We are now concerned not merely with Isvara-Srishti, but also Jiva-Srishti; perhaps with the latter we are more concerned than with the former because what binds us or liberates us is the nature of Jiva-Srishti, not so much the nature of Isvara-Srishti. Things as they are do not concern us very much. But things as they are to us mean very, much to us, and this meaning it is that binds us to what we call Samsara (earthly existence).
Every name has a corresponding form, and the form is a content of Isvara-Srishti; the creation of Isvara, God; and you, as a Jiva or an individual, though you are also a part of Isvara-Srishti, create a cocoon round yourself, coil yourself in a web that has been created by your own imagination, and this imagination connects you with the other Jivas, other things, other contents of creation, socially. You do not merely exist as a content of creation; you also have a connection with other contents in creation in several ways.
This is the difference between you as a part of Isvara-Srishti and you as a centre of Jiva-Srishti. You have an aspect of Isvara in you, and you have also a Jivatva in you.
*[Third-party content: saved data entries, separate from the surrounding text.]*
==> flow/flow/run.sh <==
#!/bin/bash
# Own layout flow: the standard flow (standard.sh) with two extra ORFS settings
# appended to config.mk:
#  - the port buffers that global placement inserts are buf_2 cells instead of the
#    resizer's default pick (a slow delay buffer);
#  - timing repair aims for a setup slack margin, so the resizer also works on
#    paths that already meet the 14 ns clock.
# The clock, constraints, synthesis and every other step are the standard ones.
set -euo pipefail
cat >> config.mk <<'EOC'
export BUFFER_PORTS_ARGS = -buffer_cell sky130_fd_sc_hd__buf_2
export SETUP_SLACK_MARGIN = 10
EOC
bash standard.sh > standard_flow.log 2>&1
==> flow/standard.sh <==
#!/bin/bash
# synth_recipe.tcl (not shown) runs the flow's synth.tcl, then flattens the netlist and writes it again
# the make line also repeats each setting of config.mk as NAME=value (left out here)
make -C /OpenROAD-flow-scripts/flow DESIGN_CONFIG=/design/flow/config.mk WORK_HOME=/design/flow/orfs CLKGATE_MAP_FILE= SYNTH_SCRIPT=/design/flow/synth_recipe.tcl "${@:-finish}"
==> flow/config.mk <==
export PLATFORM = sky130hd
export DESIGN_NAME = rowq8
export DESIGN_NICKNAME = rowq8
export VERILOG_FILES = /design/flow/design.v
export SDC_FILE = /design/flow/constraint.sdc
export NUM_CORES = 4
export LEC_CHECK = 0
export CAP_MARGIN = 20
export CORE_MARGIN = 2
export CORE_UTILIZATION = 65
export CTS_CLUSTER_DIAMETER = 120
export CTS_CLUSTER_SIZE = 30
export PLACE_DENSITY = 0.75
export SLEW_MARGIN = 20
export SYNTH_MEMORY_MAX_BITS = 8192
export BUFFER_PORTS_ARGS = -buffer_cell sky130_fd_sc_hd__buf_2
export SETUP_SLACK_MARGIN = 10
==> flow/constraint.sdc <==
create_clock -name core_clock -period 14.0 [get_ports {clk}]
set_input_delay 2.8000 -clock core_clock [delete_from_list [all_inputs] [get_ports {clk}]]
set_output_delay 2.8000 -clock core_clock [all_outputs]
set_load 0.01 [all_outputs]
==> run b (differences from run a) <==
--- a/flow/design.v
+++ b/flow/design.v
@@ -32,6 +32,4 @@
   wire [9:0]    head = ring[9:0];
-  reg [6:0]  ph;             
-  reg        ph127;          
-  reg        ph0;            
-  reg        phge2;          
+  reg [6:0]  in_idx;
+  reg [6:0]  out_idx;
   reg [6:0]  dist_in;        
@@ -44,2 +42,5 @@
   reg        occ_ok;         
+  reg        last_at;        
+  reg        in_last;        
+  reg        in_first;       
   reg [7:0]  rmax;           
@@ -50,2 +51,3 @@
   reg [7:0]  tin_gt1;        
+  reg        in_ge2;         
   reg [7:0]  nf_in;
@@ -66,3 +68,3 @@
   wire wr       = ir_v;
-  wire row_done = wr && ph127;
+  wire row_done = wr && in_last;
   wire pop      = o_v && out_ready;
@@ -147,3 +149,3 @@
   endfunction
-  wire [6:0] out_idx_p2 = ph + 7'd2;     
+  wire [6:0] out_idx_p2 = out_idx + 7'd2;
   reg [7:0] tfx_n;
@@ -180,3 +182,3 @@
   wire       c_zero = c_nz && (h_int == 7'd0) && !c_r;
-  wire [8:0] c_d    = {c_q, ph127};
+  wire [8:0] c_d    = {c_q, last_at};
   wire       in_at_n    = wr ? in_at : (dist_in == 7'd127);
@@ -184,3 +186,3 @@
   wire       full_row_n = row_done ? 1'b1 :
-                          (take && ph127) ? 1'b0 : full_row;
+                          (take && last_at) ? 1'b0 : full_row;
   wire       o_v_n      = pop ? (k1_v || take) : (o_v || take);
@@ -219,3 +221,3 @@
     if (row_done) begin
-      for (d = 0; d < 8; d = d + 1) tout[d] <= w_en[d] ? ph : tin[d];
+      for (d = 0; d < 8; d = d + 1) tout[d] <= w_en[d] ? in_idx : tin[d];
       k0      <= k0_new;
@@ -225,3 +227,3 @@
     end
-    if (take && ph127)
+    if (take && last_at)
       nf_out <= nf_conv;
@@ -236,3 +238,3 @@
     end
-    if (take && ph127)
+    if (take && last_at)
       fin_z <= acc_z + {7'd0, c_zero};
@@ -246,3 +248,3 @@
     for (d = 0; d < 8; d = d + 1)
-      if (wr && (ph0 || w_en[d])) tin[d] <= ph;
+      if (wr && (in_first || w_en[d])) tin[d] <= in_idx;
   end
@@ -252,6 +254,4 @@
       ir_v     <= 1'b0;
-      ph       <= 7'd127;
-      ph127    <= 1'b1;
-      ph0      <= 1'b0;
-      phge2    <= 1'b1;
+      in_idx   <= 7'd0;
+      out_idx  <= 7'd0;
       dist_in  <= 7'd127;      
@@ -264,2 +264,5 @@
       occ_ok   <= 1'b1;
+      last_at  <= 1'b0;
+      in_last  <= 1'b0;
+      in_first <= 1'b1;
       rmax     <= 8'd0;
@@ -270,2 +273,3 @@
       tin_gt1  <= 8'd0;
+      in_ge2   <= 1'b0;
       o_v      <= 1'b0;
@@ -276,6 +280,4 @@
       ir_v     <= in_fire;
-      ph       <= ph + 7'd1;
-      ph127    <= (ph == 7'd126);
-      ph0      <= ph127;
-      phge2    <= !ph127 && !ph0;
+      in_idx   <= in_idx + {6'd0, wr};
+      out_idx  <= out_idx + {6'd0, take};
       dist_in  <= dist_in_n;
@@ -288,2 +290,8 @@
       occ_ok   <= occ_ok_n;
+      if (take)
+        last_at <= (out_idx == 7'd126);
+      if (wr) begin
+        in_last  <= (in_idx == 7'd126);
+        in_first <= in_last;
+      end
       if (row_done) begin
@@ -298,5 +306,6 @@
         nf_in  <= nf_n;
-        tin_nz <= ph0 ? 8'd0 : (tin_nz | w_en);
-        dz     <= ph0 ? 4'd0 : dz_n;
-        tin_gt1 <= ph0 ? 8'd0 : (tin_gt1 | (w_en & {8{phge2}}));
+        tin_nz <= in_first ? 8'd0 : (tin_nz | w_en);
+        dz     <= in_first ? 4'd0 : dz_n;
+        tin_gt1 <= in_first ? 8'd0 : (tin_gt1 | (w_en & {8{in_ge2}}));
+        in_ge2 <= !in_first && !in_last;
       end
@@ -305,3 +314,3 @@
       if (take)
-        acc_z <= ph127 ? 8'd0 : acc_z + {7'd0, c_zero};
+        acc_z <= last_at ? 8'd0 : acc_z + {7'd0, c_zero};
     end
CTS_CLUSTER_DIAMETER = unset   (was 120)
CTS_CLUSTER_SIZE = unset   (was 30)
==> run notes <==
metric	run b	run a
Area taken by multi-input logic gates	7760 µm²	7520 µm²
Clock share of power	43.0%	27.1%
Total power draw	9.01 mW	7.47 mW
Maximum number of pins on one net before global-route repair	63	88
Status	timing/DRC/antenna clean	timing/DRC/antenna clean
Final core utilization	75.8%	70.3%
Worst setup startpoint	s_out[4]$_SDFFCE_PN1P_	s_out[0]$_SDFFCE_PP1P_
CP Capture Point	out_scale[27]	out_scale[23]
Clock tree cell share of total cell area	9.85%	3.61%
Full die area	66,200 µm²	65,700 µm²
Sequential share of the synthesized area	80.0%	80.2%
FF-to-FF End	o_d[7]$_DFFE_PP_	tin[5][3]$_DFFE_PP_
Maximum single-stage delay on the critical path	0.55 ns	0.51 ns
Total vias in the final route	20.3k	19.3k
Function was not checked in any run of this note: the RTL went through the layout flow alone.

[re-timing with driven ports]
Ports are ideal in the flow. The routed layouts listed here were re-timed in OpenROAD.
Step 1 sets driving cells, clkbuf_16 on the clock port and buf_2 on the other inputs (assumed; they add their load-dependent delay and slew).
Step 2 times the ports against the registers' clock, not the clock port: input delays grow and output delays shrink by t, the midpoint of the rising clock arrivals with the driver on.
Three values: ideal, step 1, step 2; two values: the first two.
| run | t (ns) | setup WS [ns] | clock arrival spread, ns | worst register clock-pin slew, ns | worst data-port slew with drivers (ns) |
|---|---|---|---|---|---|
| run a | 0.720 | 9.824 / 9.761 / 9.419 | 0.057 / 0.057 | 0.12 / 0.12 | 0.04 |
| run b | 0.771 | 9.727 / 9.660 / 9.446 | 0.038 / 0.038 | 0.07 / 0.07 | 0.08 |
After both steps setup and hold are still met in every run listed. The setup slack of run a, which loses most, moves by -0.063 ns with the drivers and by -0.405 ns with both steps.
The aspect of Isvara is your dignified nature, and the aspect of Jiva in you is what binds you to this realm of Samsara. So, you have a twofold nature, a double personality, a character that distinguishes you by means of your relation to Isvara, and your relation to this earthly life.
This is the situation we find ourselves in through Nama and Rupa, name and form, the designator and the designated, in this creation of which we are parts or contents. Now, it is the summoning of the forms into relation with ourselves that has been the cause of our pleasures and pains. Every day we summon into our consciousness different forms of the world, and this summoning is nothing but a psychological contact that we establish between ourselves and these forms.
This is Samsara. Every relationship, external, is Samsara, and the whole life of ours, throughout the days and nights that we pass, all this is Samsara from which we seek liberation or freedom.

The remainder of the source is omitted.